The **total cost** is the sum of these two individual costs. This is our new cost function, which we want to minimize:
$$ \text{Cost}(x) = (x - a)^2 + (x - b)^2 $$

**Spoiler alert:** The solution is to place the house exactly in the middle of the two power lines. Let's use visualization and calculus to understand why.

![](./images/06.png)

### Visualizing the Cost

A great way to build intuition is to visualize the cost as the sum of the areas of two squares. The total area of the two squares represents the total cost. As we move the house's position `x`, the sizes of the squares change.

* If `x` is too close to `a`, the blue square is small, but the orange square becomes very large.
* If `x` is too close to `b`, the orange square is small, but the blue square becomes very large.

The optimal position `x` will be the one that makes the **sum of the two areas** as small as possible.

![](./images/07.png)

### Finding the Minimum with Calculus

The cost function is a quadratic ($x^2 - 2ax + a^2 + x^2 - 2bx + b^2 = 2x^2 - ...$), which is why its graph is a parabola. To find the minimum point of this parabola, we need to find where the slope of its tangent line is zero. In other words, we need to **take the derivative of the cost function and set it to zero.**

**Cost Function:**
$$ C(x) = (x - a)^2 + (x - b)^2 $$

**1. Find the derivative, C'(x):**
Using the sum rule and the chain rule:
$$ C'(x) = \frac{d}{dx}(x-a)^2 + \frac{d}{dx}(x-b)^2 $$
$$ C'(x) = 2(x-a) \cdot (1) + 2(x-b) \cdot (1) $$
$$ C'(x) = 2(x-a) + 2(x-b) $$

**2. Set the derivative to zero:**
$$ 2(x-a) + 2(x-b) = 0 $$

**3. Solve for x:**
* Divide both sides by 2:
    $ (x-a) + (x-b) = 0 $
* Combine terms:
    $ 2x - a - b = 0 $
* Isolate x:
    $ 2x = a + b $
    $ x = \frac{a+b}{2} $

The optimal solution is to place the house at the **average** or **midpoint** of the two power lines.

---

## Three Powerlines

The problem now gets harder as we add a third power line.

* The power lines are at positions `a`, `b`, and `c`.
* Our house is at an unknown position `x`.
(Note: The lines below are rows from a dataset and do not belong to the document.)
`src/hw/rtl/dnfcs_pkg.sv`:
```
// ----------------------------------------------------------------------------
// dnfcs_pkg
// Shared types, codes and the microcode program of the dual NOR flash
// command sequencer.
// ----------------------------------------------------------------------------
package dnfcs_pkg;

    localparam int BYTE_ADDRESS_WIDTH = 19;
    localparam int CHIP_ADDR_WIDTH    = BYTE_ADDRESS_WIDTH - 1;
    localparam int SECTOR_LOW_BITS    = 12;
    localparam int PC_W               = 4;
    localparam int PADDR_W            = 3;

    localparam logic [CHIP_ADDR_WIDTH-1:0] UNLOCK_A = CHIP_ADDR_WIDTH'(32'h5555);
    localparam logic [CHIP_ADDR_WIDTH-1:0] UNLOCK_B = CHIP_ADDR_WIDTH'(32'h2AAA);

    localparam logic [7:0] CMD_UNLOCK_1   = 8'hAA;
    localparam logic [7:0] CMD_UNLOCK_2   = 8'h55;
    localparam logic [7:0] CMD_ERASE_SET  = 8'h80;
    localparam logic [7:0] CMD_PROGRAM    = 8'hA0;
    localparam logic [7:0] CMD_SECTOR     = 8'h30;
    localparam logic [7:0] CMD_CHIP       = 8'h10;

    // operation codes
    localparam logic [1:0] FUNC_READ    = 2'd0;
    localparam logic [1:0] FUNC_PROGRAM = 2'd1;
    localparam logic [1:0] FUNC_SECTOR  = 2'd2;
    localparam logic [1:0] FUNC_CHIP    = 2'd3;

    // wait class codes
    localparam logic [1:0] WC_NONE    = 2'd0;
    localparam logic [1:0] WC_PROGRAM = 2'd1;
    localparam logic [1:0] WC_SECTOR  = 2'd2;
    localparam logic [1:0] WC_CHIP    = 2'd3;

    // register indexes
    localparam logic REG_ENDIAN_SWAP = 1'b0;

    // program entry points
    localparam logic [PC_W-1:0] PC_READ    = 4'd0;
    localparam logic [PC_W-1:0] PC_PROGRAM = 4'd1;
    localparam logic [PC_W-1:0] PC_ERASE   = 4'd5;
    localparam logic [PC_W-1:0] PC_LAST    = 4'd10;

    typedef enum logic [1:0] {
        ADDR_UNLOCK_A = 2'd0,
        ADDR_UNLOCK_B = 2'd1,
        ADDR_CHIP     = 2'd2,
        ADDR_ERASE    = 2'd3
    } t_addr_sel;

    typedef enum logic {
        CHIP_ITEM = 1'b0,
        CHIP_PASS = 1'b1
    } t_chip_sel;

    typedef enum logic [1:0] {
        DATA_CMD   = 2'd0,
        DATA_WRITE = 2'd1,
        DATA_ZERO  = 2'd2,
        DATA_ERASE = 2'd3
    } t_data_sel;

    typedef enum logic [1:0] {
        WAIT_NONE    = 2'd0,
        WAIT_PROGRAM = 2'd1,
        WAIT_ERASE   = 2'd2
    } t_wait_sel;

    typedef enum logic [1:0] {
        FLOW_NEXT = 2'd0,
        FLOW_END  = 2'd1,
        FLOW_LOOP = 2'd2
    } t_flow;

    typedef struct packed {
        t_addr_sel       addr_sel;
        t_chip_sel       chip_sel;
        t_data_sel       data_sel;
        logic [7:0]      cmd;
        logic            is_read;
        t_wait_sel       wait_sel;
        t_flow           flow;
        logic [PC_W-1:0] target;
    } t_uword;

    // one bus cycle handed from the sequencer to the datapath
    typedef struct packed {
        logic   load;
        logic   pass;
        logic   last;
        t_uword uword;
    } t_issue;

    function automatic t_uword uw(input t_addr_sel a, input t_chip_sel c,
                                  input t_data_sel d, input logic [7:0] cmd,
                                  input logic rd, input t_wait_sel w,
                                  input t_flow f, input logic [PC_W-1:0] tgt);
        t_uword r;
        r.addr_sel = a;
        r.chip_sel = c;
        r.data_sel = d;
        r.cmd      = cmd;
        r.is_read  = rd;
        r.wait_sel = w;
        r.flow     = f;
        r.target   = tgt;
        return r;
    endfunction

    // Microcode program. The erase body runs twice: once per chip.
    function automatic t_uword ucode_word(input logic [PC_W-1:0] pc);
        t_uword r;
        case (pc)
            4'd0:    r = uw(ADDR_CHIP, CHIP_ITEM, DATA_ZERO, 8'h00, 1'b1,
                            WAIT_NONE, FLOW_END, PC_READ);
            4'd1:    r = uw(ADDR_UNLOCK_A, CHIP_ITEM, DATA_CMD, CMD_UNLOCK_1, 1'b0,
                            WAIT_NONE, FLOW_NEXT, PC_READ);
            4'd2:    r = uw(ADDR_UNLOCK_B, CHIP_ITEM, DATA_CMD, CMD_UNLOCK_2, 1'b0,
                            WAIT_NONE, FLOW_NEXT, PC_READ);
            4'd3:    r = uw(ADDR_UNLOCK_A, CHIP_ITEM, DATA_CMD, CMD_PROGRAM, 1'b0,
                            WAIT_NONE, FLOW_NEXT, PC_READ);
            4'd4:    r = uw(ADDR_CHIP, CHIP_ITEM, DATA_WRITE, 8'h00, 1'b0,
                            WAIT_PROGRAM, FLOW_END, PC_READ);
            4'd5:    r = uw(ADDR_UNLOCK_A, CHIP_PASS, DATA_CMD, CMD_UNLOCK_1, 1'b0,
                            WAIT_NONE, FLOW_NEXT, PC_READ);
            4'd6:    r = uw(ADDR_UNLOCK_B, CHIP_PASS, DATA_CMD, CMD_UNLOCK_2, 1'b0,
                            WAIT_NONE, FLOW_NEXT, PC_READ);
            4'd7:    r = uw(ADDR_UNLOCK_A, CHIP_PASS, DATA_CMD, CMD_ERASE_SET, 1'b0,
                            WAIT_NONE, FLOW_NEXT, PC_READ);
            4'd8:    r = uw(ADDR_UNLOCK_A, CHIP_PASS, DATA_CMD, CMD_UNLOCK_1, 1'b0,
                            WAIT_NONE, FLOW_NEXT, PC_READ);
            4'd9:    r = uw(ADDR_UNLOCK_B, CHIP_PASS, DATA_CMD, CMD_UNLOCK_2, 1'b0,
                            WAIT_NONE, FLOW_NEXT, PC_READ);
            4'd10:   r = uw(ADDR_ERASE, CHIP_PASS, DATA_ERASE, 8'h00, 1'b0,
                            WAIT_ERASE, FLOW_LOOP, PC_ERASE);
            default: r = uw(ADDR_UNLOCK_A, CHIP_ITEM, DATA_ZERO, 8'h00, 1'b0,
                            WAIT_NONE, FLOW_END, PC_READ);
        endcase
        return r;
    endfunction

endpackage

```
`src/hw/rtl/dnfcs_sequencer.sv`:
```
// ----------------------------------------------------------------------------
// dnfcs_sequencer
// Step counter and jump logic that walks the microcode program.
// ----------------------------------------------------------------------------
module dnfcs_sequencer (
    input  logic                 i_clk,
    input  logic                 i_rst_n,
    input  logic                 i_accept,
    input  logic [1:0]           i_func,
    input  logic                 i_stage_free,
    output logic                 o_busy,
    output dnfcs_pkg::t_issue    o_issue
);
    import dnfcs_pkg::*;

    logic            r_busy, n_busy;
    logic            r_pass, n_pass;
    logic [PC_W-1:0] r_pc, n_pc;
    logic            w_step;
    t_uword          w_uword;

    always_comb begin
        w_uword = ucode_word(r_pc);
        w_step  = r_busy && i_stage_free;
        n_busy  = r_busy;
        n_pass  = r_pass;
        n_pc    = r_pc;
        if (i_accept) begin
            n_busy = 1'b1;
            n_pass = 1'b0;
            case (i_func)
                FUNC_READ:    n_pc = PC_READ;
                FUNC_PROGRAM: n_pc = PC_PROGRAM;
                default:      n_pc = PC_ERASE;
            endcase
        end else if (w_step) begin
            case (w_uword.flow)
                FLOW_NEXT: n_pc = r_pc + PC_W'(1);
                FLOW_LOOP: begin
                    if (!r_pass) begin
                        n_pc   = w_uword.target;
                        n_pass = 1'b1;
                    end else begin
                        n_busy = 1'b0;
                    end
                end
                default:   n_busy = 1'b0;
            endcase
        end
    end

    always_ff @(posedge i_clk) begin
        if (!i_rst_n) begin
            r_busy <= 1'b0;
            r_pass <= 1'b0;
            r_pc   <= PC_READ;
        end else begin
            r_busy <= n_busy;
            r_pass <= n_pass;
            r_pc   <= n_pc;
        end
    end

    assign o_busy        = r_busy;
    assign o_issue.load  = w_step;
    assign o_issue.pass  = r_pass;
    assign o_issue.last  = (w_uword.flow == FLOW_END) ||
                           ((w_uword.flow == FLOW_LOOP) && r_pass);
    assign o_issue.uword = w_uword;

    a_pc_in_program: assert property (@(posedge i_clk) disable iff (!i_rst_n)
        r_busy |-> (r_pc <= PC_LAST))
        else $error("step counter left the program");

    a_pass_in_erase: assert property (@(posedge i_clk) disable iff (!i_rst_n)
        r_pass |-> (r_pc >= PC_ERASE))
        else $error("second pass flag set outside the erase body");

    a_last_ends: assert property (@(posedge i_clk) disable iff (!i_rst_n)
        (o_issue.load && o_issue.last) |=> !r_busy)
        else $error("sequencer kept running after the final cycle");

    a_accept_starts: assert property (@(posedge i_clk) disable iff (!i_rst_n)
        i_accept |=> r_busy)
        else $error("accepted operation did not start");

endmodule

```
`src/hw/rtl/dnfcs_datapath.sv`:
```
// ----------------------------------------------------------------------------
// dnfcs_datapath
// Operand register and bus-cycle output register driven by the control word.
// ----------------------------------------------------------------------------
module dnfcs_datapath (
    input  logic                                     i_clk,
    input  logic                                     i_rst_n,
    input  logic                                     i_accept,
    input  logic [1:0]                               i_func,
    input  logic [dnfcs_pkg::BYTE_ADDRESS_WIDTH-1:0] i_byte_address,
    input  logic [7:0]                               i_write_data,
    input  logic                                     i_endian_swap,
    input  dnfcs_pkg::t_issue                        i_issue,
    input  logic                                     i_out_ready,
    output logic                                     o_out_valid,
    output logic [dnfcs_pkg::CHIP_ADDR_WIDTH-1:0]    o_chip_address,
    output logic                                     o_select_upper_chip,
    output logic [7:0]                               o_bus_data,
    output logic                                     o_is_read_cycle,
    output logic [1:0]                               o_wait_class,
    output logic                                     o_last_cycle
);
    import dnfcs_pkg::*;

    // held operation
    logic [1:0]                    r_func;
    logic [BYTE_ADDRESS_WIDTH-1:0] r_addr;
    logic [7:0]                    r_data;

    logic                          r_valid;
    logic [CHIP_ADDR_WIDTH-1:0]    r_caddr_out;
    logic                          r_upper;
    logic [7:0]                    r_bus;
    logic                          r_read;
    logic [1:0]                    r_wait;
    logic                          r_last;

    logic [CHIP_ADDR_WIDTH-1:0]    w_caddr;
    logic [CHIP_ADDR_WIDTH-1:0]    w_sector;
    logic                          w_is_sector;
    logic [CHIP_ADDR_WIDTH-1:0]    n_caddr_out;
    logic                          n_upper;
    logic [7:0]                    n_bus;
    logic [1:0]                    n_wait;

    always_comb begin
        w_caddr     = r_addr[BYTE_ADDRESS_WIDTH-1:1];
        w_sector    = {w_caddr[CHIP_ADDR_WIDTH-1:SECTOR_LOW_BITS],
                       {SECTOR_LOW_BITS{1'b0}}};
        w_is_sector = (r_func == FUNC_SECTOR);

        case (i_issue.uword.addr_sel)
            ADDR_UNLOCK_A: n_caddr_out = UNLOCK_A;
            ADDR_UNLOCK_B: n_caddr_out = UNLOCK_B;
            ADDR_CHIP:     n_caddr_out = w_caddr;
            default:       n_caddr_out = w_is_sector ? w_sector : UNLOCK_A;
        endcase

        // erase pass 0 goes to the lower chip select, pass 1 to the upper, reversed when endian_swap is set
        case (i_issue.uword.chip_sel)
            CHIP_ITEM: n_upper = r_addr[0] ^ i_endian_swap;
            default:   n_upper = i_issue.pass ^ i_endian_swap;
        endcase

        case (i_issue.uword.data_sel)
            DATA_CMD:   n_bus = i_issue.uword.cmd;
            DATA_WRITE: n_bus = r_data;
            DATA_ZERO:  n_bus = 8'h00;
            default:    n_bus = w_is_sector ? CMD_SECTOR : CMD_CHIP;
        endcase

        n_wait = WC_NONE;
        if (i_issue.last) begin
            case (i_issue.uword.wait_sel)
                WAIT_PROGRAM: n_wait = WC_PROGRAM;
                WAIT_ERASE:   n_wait = w_is_sector ? WC_SECTOR : WC_CHIP;
                default:      n_wait = WC_NONE;
            endcase
        end
    end

    always_ff @(posedge i_clk) begin
        if (i_accept) begin
            r_func <= i_func;
            r_addr <= i_byte_address;
            r_data <= i_write_data;
        end
        if (i_issue.load) begin
            r_caddr_out <= n_caddr_out;
            r_upper     <= n_upper;
            r_bus       <= n_bus;
            r_read      <= i_issue.uword.is_read;
            r_wait      <= n_wait;
            r_last      <= i_issue.last;
        end
    end

    always_ff @(posedge i_clk) begin
        if (!i_rst_n) begin
            r_valid <= 1'b0;
        end else if (i_issue.load) begin
            r_valid <= 1'b1;
        end else if (i_out_ready) begin
            r_valid <= 1'b0;
        end
    end

    assign o_out_valid         = r_valid;
    assign o_chip_address      = r_caddr_out;
    assign o_select_upper_chip = r_upper;
    assign o_bus_data          = r_bus;
    assign o_is_read_cycle     = r_read;
    assign o_wait_class        = r_wait;
    assign o_last_cycle        = r_last;

    a_no_overwrite: assert property (@(posedge i_clk) disable iff (!i_rst_n)
        (r_valid && !i_out_ready) |-> !i_issue.load)
        else $error("pending bus cycle overwritten");

    a_wait_on_last: assert property (@(posedge i_clk) disable iff (!i_rst_n)
        (r_valid && !r_last) |-> (r_wait == WC_NONE))
        else $error("wait class on a non-final cycle");

    a_read_final: assert property (@(posedge i_clk) disable iff (!i_rst_n)
        (r_valid && r_read) |-> (r_last && (r_bus == 8'h00)))
        else $error("read cycle not final or drives data");

endmodule

```
`src/hw/rtl/dual_nor_flash_command_sequencer.sv`:
```
// ----------------------------------------------------------------------------
// dual_nor_flash_command_sequencer
// Turns flash operations into bus cycles for two byte-interleaved NOR chips.
// ----------------------------------------------------------------------------
// One operation is taken per transfer on the input channel (func, byte
// address, write data) and expanded into its JEDEC bus cycles, each given as
// one result transfer: a read gives one transfer, a byte program four (unlock
// AA/55/A0 to the addressed chip, then the data write), and a sector or
// chip erase twelve (the erase sequence to the lower chip select, then to
// the upper, reversed by endian_swap). Byte address bit 0 XOR endian_swap
// picks the chip; the remaining bits are the chip address, and a sector erase
// clears its low 12 bits. The final cycle carries last_cycle and the wait
// class the host must honour before the next operation. A microcoded
// sequencer steps one control word per clock through a small program table
// while the output register is empty or draining, and holds while the
// output side stalls; a new operation is taken only once the last cycle of
// the previous one has gone into the output register. endian_swap sits at
// byte address 0 of the APB-style port and should be written only while the
// block is idle.
// ----------------------------------------------------------------------------
module dual_nor_flash_command_sequencer (
    input  logic                                     i_clk,
    input  logic                                     i_rst_n,
    // operation input
    input  logic                                     i_in_valid,
    output logic                                     o_in_ready,
    input  logic [1:0]                               i_func,
    input  logic [dnfcs_pkg::BYTE_ADDRESS_WIDTH-1:0] i_byte_address,
    input  logic [7:0]                               i_write_data,
    // bus cycle output
    output logic                                     o_out_valid,
    input  logic                                     i_out_ready,
    output logic [dnfcs_pkg::CHIP_ADDR_WIDTH-1:0]    o_chip_address,
    output logic                                     o_select_upper_chip,
    output logic [7:0]                               o_bus_data,
    output logic                                     o_is_read_cycle,
    output logic [1:0]                               o_wait_class,
    output logic                                     o_last_cycle,
    // configuration port
    input  logic                                     psel,
    input  logic                                     penable,
    input  logic                                     pwrite,
    input  logic [dnfcs_pkg::PADDR_W-1:0]            paddr,
    input  logic [31:0]                              pwdata,
    output logic [31:0]                              prdata,
    output logic                                     pready
);
    import dnfcs_pkg::*;

    logic   r_endian_swap;
    logic   w_busy;
    logic   w_accept;
    logic   w_stage_free;
    logic   w_reg_hit;
    t_issue w_issue;

    // word index of the register file is paddr[2]
    assign w_reg_hit    = (paddr[PADDR_W-1] == REG_ENDIAN_SWAP);
    assign pready       = 1'b1;
    assign prdata       = w_reg_hit ? {31'b0, r_endian_swap} : 32'b0;

    always_ff @(posedge i_clk) begin
        if (!i_rst_n) begin
            r_endian_swap <= 1'b0;
        end else if (psel && penable && pwrite && w_reg_hit) begin
            r_endian_swap <= pwdata[0];
        end
    end

    // take a new operation only between operations
    assign o_in_ready   = !w_busy;
    assign w_accept     = i_in_valid && !w_busy;
    // advance a step whenever the output register is empty or draining
    assign w_stage_free = !o_out_valid || i_out_ready;

    dnfcs_sequencer u_seq (
        .i_clk        (i_clk),
        .i_rst_n      (i_rst_n),
        .i_accept     (w_accept),
        .i_func       (i_func),
        .i_stage_free (w_stage_free),
        .o_busy       (w_busy),
        .o_issue      (w_issue)
    );

    dnfcs_datapath u_dp (
        .i_clk               (i_clk),
        .i_rst_n             (i_rst_n),
        .i_accept            (w_accept),
        .i_func              (i_func),
        .i_byte_address      (i_byte_address),
        .i_write_data        (i_write_data),
        .i_endian_swap       (r_endian_swap),
        .i_issue             (w_issue),
        .i_out_ready         (i_out_ready),
        .o_out_valid         (o_out_valid),
        .o_chip_address      (o_chip_address),
        .o_select_upper_chip (o_select_upper_chip),
        .o_bus_data          (o_bus_data),
        .o_is_read_cycle     (o_is_read_cycle),
        .o_wait_class        (o_wait_class),
        .o_last_cycle        (o_last_cycle)
    );

endmodule
```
The **total cost** is the sum of the squares of the distances to all three power lines. This is the function we want to minimize:
$$ \text{Cost}(x) = (x - a)^2 + (x - b)^2 + (x - c)^2 $$

As you might guess, the solution is to place the house at the **average** (or mean) of the three power line locations. Let's see why.

![](./images/08.png)

### Visualizing the Cost

We can visualize this problem by thinking of each squared distance term as its own parabola. The total cost is then the sum of these three individual parabolas. The minimum of this new, combined parabola will be our optimal location.

![](./images/09.png)

### Finding the Minimum with Calculus

To find the minimum of our new cost function, we follow the same process: take the derivative and set it to zero.

**Cost Function:**
$$ C(x) = (x - a)^2 + (x - b)^2 + (x - c)^2 $$

**1. Find the derivative, C'(x):**
Using the sum rule and the chain rule on each term:
$$ C'(x) = 2(x-a) + 2(x-b) + 2(x-c) $$

**2. Set the derivative to zero:**
$$ 2(x-a) + 2(x-b) + 2(x-c) = 0 $$

**3. Solve for x:**
* Divide both sides by 2:
    $ (x-a) + (x-b) + (x-c) = 0 $
* Combine terms:
    $ 3x - a - b - c = 0 $
* Isolate x:
    $ 3x = a + b + c $
    $ x = \frac{a+b+c}{3} $

The optimal solution is indeed the **average (mean)** of the locations of the three power lines.

---

# Generalizing to 'n' Power Lines (and Machine Learning)

This pattern can be generalized. If you have *n* power lines at locations $a_1, a_2, \dots, a_n$, the total cost function is:
$$ C(x) = \sum_{i=1}^{n} (x - a_i)^2 $$
The optimal location `x` that minimizes this cost will be the **mean** of all the locations:
$$ x = \frac{1}{n}\sum_{i=1}^{n} a_i $$

This "sum of squared errors" is one of the most important cost functions in machine learning. When we train a linear regression model, this is exactly the function the model is trying to minimize.